Zasugerował, że w tym przypadku rozwiązaniem mogłoby być nawet przeniesienie wycofanych F-16 ze składowiska samolotów, znanego jako Boneyard, do 309. Grupy Konserwacji i Regeneracji Lotnictwa i Kosmonautyki w bazie sił powietrznych Davis-Monthan w Arizonie.
POWIĄZANY
Kelly powiedział jednak, że martwi go to, co historia pokazuje, że przywódca taki jak prezydent Rosji Władimir Putin jest w stanie zrobić, jeśli konflikt obróci się przeciwko niemu.
„Dyktatorzy stojący przed wyborem między utratą a użyciem broni chemicznej postanawiają nie przegrać” – stwierdził Kelly. „Szczerze mówiąc, to właśnie nie pozwala mi spać w nocy bardziej niż to, skąd wezmę F-16”.
W środę prezydent Ukrainy Wołodymyr Zełenski przedstawił ekscytującą nowość ogłosić bezpośrednio do prawodawców w celu uzyskania „potężnych i mocnych” samolotów, których Ukraina mogłaby użyć do obrony przed rosyjską inwazją.
„Wiesz, że istnieją i masz je, ale są na ziemi, a nie na ukraińskim niebie” – powiedział Zełenski w prezentacji, której zwieńczeniem było wideo przedstawiające klipy i zdjęcia zdewastowanych ukraińskich miast oraz rannych i zabitych cywilów.
W tym tygodniu 42 republikanów w Senacie, w tym przywódca mniejszości Mitch McConnell, podpisało list wzywający administrację Bidena do pomocy w transferze samolotu z czasów sowieckich. Jednak presja jest obustronna i senator Richard Blumenthal ze stanu Connecticut należy do Demokratów, którzy opowiedzieli się za transferem MiG-29.
„Musimy zapewnić Ukraińcom wszystkie narzędzia do obrony, bo jeśli stoczą uczciwą walkę na ziemi, wyprą rosyjskie wojska z Ukrainy” – powiedział Blumenthal po środowych wystąpieniach Zełenskiego.

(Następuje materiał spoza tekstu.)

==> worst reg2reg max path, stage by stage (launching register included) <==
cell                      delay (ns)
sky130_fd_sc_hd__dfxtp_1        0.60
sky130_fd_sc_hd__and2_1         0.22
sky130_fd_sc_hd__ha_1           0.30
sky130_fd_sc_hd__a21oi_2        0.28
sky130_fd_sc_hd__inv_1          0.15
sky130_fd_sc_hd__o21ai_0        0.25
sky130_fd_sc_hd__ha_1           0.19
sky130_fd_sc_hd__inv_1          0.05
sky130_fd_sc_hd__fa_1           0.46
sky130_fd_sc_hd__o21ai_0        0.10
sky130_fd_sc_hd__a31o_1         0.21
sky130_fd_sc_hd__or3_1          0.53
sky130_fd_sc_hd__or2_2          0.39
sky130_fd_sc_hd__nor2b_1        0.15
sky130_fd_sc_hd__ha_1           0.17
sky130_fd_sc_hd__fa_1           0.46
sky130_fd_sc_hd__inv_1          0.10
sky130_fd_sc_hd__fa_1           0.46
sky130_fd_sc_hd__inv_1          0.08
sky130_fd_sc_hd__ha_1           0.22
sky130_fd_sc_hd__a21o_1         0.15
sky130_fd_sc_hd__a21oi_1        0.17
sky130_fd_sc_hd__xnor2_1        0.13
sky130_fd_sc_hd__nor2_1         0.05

W oczekiwaniu na ogłoszenie przez Bidena nowej pomocy ustawodawcy stwierdzili, że wśród nowych systemów docelowych znalazły się rosyjski system przeciwlotniczy S-300, którego operatorem jest Ukraina i niektóre państwa NATO, a także wyprodukowany przez AeroVironment dron Switchblade 300. na Ukrainę w kolejnej transzy.
Przewodniczący Komisji Spraw Zagranicznych Izby Reprezentantów Gregory Meeks, DN.Y. stwierdził, że wstępna umowa na rzecz Polski na bezpośrednie dostawy MiG-29 rozpadła się w zeszłym tygodniu w obliczu obaw Warszawy przed „możliwym odwetem ze strony Rosji”, ale wskazał, że takie negocjacje nie są martwe.

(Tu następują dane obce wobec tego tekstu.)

**src/hdl/dbl_regs.svh**
```systemverilog
// timing counts, high-nibble bit positions and counter width for the two-byte converter load controller
`ifndef DBL_REGS_SVH
`define DBL_REGS_SVH
`define DBL_CLK_NS 10
`define DBL_SETUP_NS 50
`define DBL_SETUP_CYC ((`DBL_SETUP_NS + `DBL_CLK_NS - 1) / `DBL_CLK_NS)
`define DBL_STROBE_NS 40
`define DBL_STROBE_CYC ((`DBL_STROBE_NS + `DBL_CLK_NS - 1) / `DBL_CLK_NS)
`define DBL_HIGH_NIB_MSB 11
`define DBL_HIGH_NIB_LSB 8
`define DBL_CNT_W 8
`endif

```
**src/hdl/dbl_pkg.sv**
```systemverilog
// types for the two-byte converter load controller
`default_nettype none
package dbl_pkg;
  typedef enum logic [2:0] {
    DBL_IDLE = 3'b000,
    DBL_HIGH = 3'b001,
    DBL_LOW = 3'b010,
    DBL_ADDR = 3'b011,
    DBL_LOAD = 3'b100,
    DBL_DONE = 3'b101
  } dbl_state_e;
endpackage : dbl_pkg
`default_nettype wire

```
**src/hdl/dbl_strobe_decode.sv**
```systemverilog
// registered decoder steering the active-low load strobe to one converter
`timescale 1ns/1ns
`default_nettype none
module dbl_strobe_decode #(
  parameter int unsigned NUM_CONV = 2,
  parameter int unsigned SEL_W = 1
) (
  input wire logic i_clk,
  input wire logic i_rst_n,
  input wire logic i_enable,
  input wire logic [SEL_W-1:0] i_sel,
  output logic [NUM_CONV-1:0] o_load_n
);
  // one strobe per converter, only the addressed one goes low
  genvar g;
  generate
    for (g = 0; g < NUM_CONV; g++) begin : g_dec
      always_ff @(posedge i_clk) begin
        if (!i_rst_n) begin
          o_load_n[g] <= 1'b1;
        end else begin
          o_load_n[g] <= !(i_enable && (i_sel == SEL_W'(g)));
        end
      end
    end
  endgenerate
endmodule : dbl_strobe_decode
`default_nettype wire

```
**src/hdl/dbl_load_ctrl.sv**
```systemverilog
// host controller loading 12-bit codes into converters as two bytes
// Notes on behaviour
// - shared data, strobe only the chosen converter
// - decoder stays disabled while select changes
// - send high byte first, then low byte
// - byte select high passes high byte
// - high byte low nibble feeds top bits
// - byte select low holds high, passes low
// - low byte drives data bits seven to zero
// - pulse load low then high after bytes
// - high byte upper nibble is zero
// - limit codes loaded one converter at time
`timescale 1ns/1ns
`default_nettype none
`include "dbl_regs.svh"
module dbl_load_ctrl
  import dbl_pkg::*;
#(
  parameter int unsigned NUM_CONV = 2,
  parameter int unsigned SEL_W = 1
) (
  input wire logic i_clk,
  input wire logic i_rst_n,
  input wire logic i_start,
  input wire logic [11:0] i_code,
  input wire logic [SEL_W-1:0] i_limit_converter_select,
  input wire logic i_clear,
  input wire logic i_window_ok,
  output logic o_busy,
  output logic o_done,
  output logic o_in_window,
  output logic [7:0] o_data,
  output logic o_byte_select,
  output logic o_output_clear_n,
  output logic [NUM_CONV-1:0] o_load_n
);
  localparam logic [`DBL_CNT_W-1:0] SETUP_CYC = `DBL_CNT_W'(`DBL_SETUP_CYC);
  localparam logic [`DBL_CNT_W-1:0] STROBE_CYC = `DBL_CNT_W'(`DBL_STROBE_CYC);

  dbl_state_e state_reg;
  logic [`DBL_CNT_W-1:0] cnt_reg;
  logic [11:0] code_reg;
  logic [SEL_W-1:0] sel_reg;
  logic dec_en_reg;
  logic [2:0] win_sync_reg;
  wire cnt_zero = (cnt_reg == '0);

  // sequencer: high byte, low byte, settle address, strobe
  always_ff @(posedge i_clk) begin
    if (!i_rst_n) begin
      state_reg <= DBL_IDLE;
    end else begin
      case (state_reg)
        DBL_IDLE: if (i_start && !i_clear) state_reg <= DBL_HIGH;
        DBL_HIGH: if (cnt_zero) state_reg <= DBL_LOW;
        DBL_LOW: if (cnt_zero) state_reg <= DBL_ADDR;
        DBL_ADDR: if (cnt_zero) state_reg <= DBL_LOAD;
        DBL_LOAD: if (cnt_zero) state_reg <= DBL_DONE;
        DBL_DONE: state_reg <= DBL_IDLE;
        default: state_reg <= DBL_IDLE;
      endcase
    end
  end

  // dwell counter for each phase
  always_ff @(posedge i_clk) begin
    if (!i_rst_n) begin
      cnt_reg <= '0;
    end else if (state_reg == DBL_IDLE || cnt_zero) begin
      // load phase gets one spare cycle so the strobe is low a full STROBE_CYC
      cnt_reg <= (state_reg == DBL_ADDR) ? STROBE_CYC : SETUP_CYC - 1'b1;
    end else begin
      cnt_reg <= cnt_reg - 1'b1;
    end
  end

  // capture code and target converter at start
  always_ff @(posedge i_clk) begin
    if (!i_rst_n) begin
      code_reg <= '0;
      sel_reg <= '0;
    end else if (state_reg == DBL_IDLE && i_start) begin
      code_reg <= i_code;
      sel_reg <= i_limit_converter_select;
    end
  end

  // byte lanes and byte select
  always_ff @(posedge i_clk) begin
    if (!i_rst_n) begin
      o_data <= 8'h00;
      o_byte_select <= 1'b0;
    end else begin
      case (state_reg)
        DBL_HIGH: begin
          o_data <= {4'h0, code_reg[`DBL_HIGH_NIB_MSB:`DBL_HIGH_NIB_LSB]};
          o_byte_select <= 1'b1;
        end
        DBL_LOW: begin
          // select drops first, lane changes a cycle later so the high latch holds
          o_data <= o_byte_select ? o_data : code_reg[7:0];
          o_byte_select <= 1'b0;
        end
        default: o_byte_select <= 1'b0;
      endcase
    end
  end

  // decoder enabled only after address settled
  always_ff @(posedge i_clk) begin
    if (!i_rst_n) begin
      dec_en_reg <= 1'b0;
    end else begin
      dec_en_reg <= (state_reg == DBL_LOAD) && !cnt_zero;
    end
  end

  dbl_strobe_decode #(
    .NUM_CONV(NUM_CONV),
    .SEL_W(SEL_W)
  ) u_dec (
    .i_clk(i_clk),
    .i_rst_n(i_rst_n),
    .i_enable(dec_en_reg),
    .i_sel(sel_reg),
    .o_load_n(o_load_n)
  );

  // clear pin, held high from reset
  always_ff @(posedge i_clk) begin
    if (!i_rst_n) begin
      o_output_clear_n <= 1'b1;
    end else begin
      o_output_clear_n <= !i_clear;
    end
  end

  // status flags
  always_ff @(posedge i_clk) begin
    if (!i_rst_n) begin
      o_busy <= 1'b0;
      o_done <= 1'b0;
    end else begin
      o_busy <= (state_reg != DBL_IDLE) || (i_start && !i_clear);
      o_done <= (state_reg == DBL_DONE);
    end
  end

  // window result pin synchroniser, low means outside limits
  always_ff @(posedge i_clk) begin
    if (!i_rst_n) begin
      win_sync_reg <= 3'b111;
      o_in_window <= 1'b1;
    end else begin
      win_sync_reg <= {win_sync_reg[1:0], i_window_ok};
      if (win_sync_reg[2] == win_sync_reg[1]) o_in_window <= win_sync_reg[1];
    end
  end

  // checks: strobe shape and steering
  a_sel_stable: assert property (@(posedge i_clk) disable iff (!i_rst_n)
    !(&o_load_n) |-> $stable(sel_reg))
    else $error("select changed during strobe");
  a_one_strobe: assert property (@(posedge i_clk) disable iff (!i_rst_n)
    $countones(~o_load_n) <= 1)
    else $error("more than one strobe low");
  a_strobe_bsel: assert property (@(posedge i_clk) disable iff (!i_rst_n)
    !(&o_load_n) |-> !o_byte_select && o_data == code_reg[7:0])
    else $error("strobe without both bytes in place");
  a_strobe_width: assert property (@(posedge i_clk) disable iff (!i_rst_n)
    $fell(&o_load_n) |-> (!(&o_load_n)) [*4] ##1 (&o_load_n))
    else $error("strobe pulse not four cycles long");
  a_strobe_ends: assert property (@(posedge i_clk) disable iff (!i_rst_n)
    $fell(&o_load_n) |-> ##[1:20] (&o_load_n))
    else $error("strobe never released");
  a_done_after: assert property (@(posedge i_clk) disable iff (!i_rst_n)
    o_done |-> (&o_load_n))
    else $error("done while a strobe is low");
  a_addr_quiet: assert property (@(posedge i_clk) disable iff (!i_rst_n)
    state_reg == DBL_ADDR |-> (&o_load_n) && !dec_en_reg)
    else $error("decoder active while address settles");
  // checks: byte order and lanes
  a_high_nibble: assert property (@(posedge i_clk) disable iff (!i_rst_n)
    o_byte_select |-> o_data[7:4] == 4'h0)
    else $error("high byte upper nibble not zero");
  a_high_first: assert property (@(posedge i_clk) disable iff (!i_rst_n)
    $rose(o_byte_select) |-> o_data == {4'h0, code_reg[11:8]})
    else $error("wrong high byte");
  a_hold_high: assert property (@(posedge i_clk) disable iff (!i_rst_n)
    $fell(o_byte_select) |-> o_data == {4'h0, code_reg[11:8]})
    else $error("high byte changed as its latch closed");
  a_low_after: assert property (@(posedge i_clk) disable iff (!i_rst_n)
    $fell(o_byte_select) |=> o_data == code_reg[7:0])
    else $error("wrong low byte");
  a_start_seq: assert property (@(posedge i_clk) disable iff (!i_rst_n)
    state_reg == DBL_IDLE && i_start && !i_clear |=> ##[1:2] o_byte_select)
    else $error("high byte not sent first");
  // checks: clear, reset and window pins
  a_clear_follow: assert property (@(posedge i_clk) disable iff (!i_rst_n)
    i_clear |=> !o_output_clear_n)
    else $error("clear not driven");
  a_clear_release: assert property (@(posedge i_clk) disable iff (!i_rst_n)
    !i_clear |=> o_output_clear_n)
    else $error("clear held without request");
  a_init_idle: assert property (@(posedge i_clk) disable iff (!i_rst_n)
    $rose(i_rst_n) |-> o_output_clear_n && (&o_load_n) && !o_byte_select)
    else $error("pins not idle after reset");
  a_window_sync: assert property (@(posedge i_clk) disable iff (!i_rst_n)
    win_sync_reg[2] == win_sync_reg[1] |=> o_in_window == $past(win_sync_reg[1]))
    else $error("window result not taken from agreeing flops");
  // scenario covers
  c_load: cover property (@(posedge i_clk) disable iff (!i_rst_n) $fell(&o_load_n));
  c_done: cover property (@(posedge i_clk) disable iff (!i_rst_n) o_done);
  c_clear: cover property (@(posedge i_clk) disable iff (!i_rst_n) !o_output_clear_n);
  c_high_byte: cover property (@(posedge i_clk) disable iff (!i_rst_n) $rose(o_byte_select));
endmodule : dbl_load_ctrl
`default_nettype wire

```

„Myślę, że w tej kwestii wszystko jest jeszcze rozważane, ale w międzyczasie musimy coś zrobić, aby spróbować zamknąć te niebo, a S-300 jest alternatywą, o której wspomniał nawet prezydent Zełenski w swoim oświadczeniu”. – powiedział Meeks.
Joe Gould był starszym reporterem Pentagonu w Defense News, piszącym o skrzyżowaniu polityki bezpieczeństwa narodowego, polityki i przemysłu obronnego. Wcześniej był reporterem Kongresu.
Stephen Losey jest reporterem działań powietrznych w Defense News. Wcześniej zajmował się kwestiami przywództwa i personelu w Air Force Times i Pentagonie, operacjami specjalnymi i wojną powietrzną na Military.com. Udał się na Bliski Wschód, aby relacjonować operacje Sił Powietrznych Stanów Zjednoczonych.
„Piwny maniak. Odkrywca. Nieuleczalny rozwiązywacz problemów. Podróżujący ninja. Pionier zombie. Amatorski twórca. Oddany orędownik mediów społecznościowych.”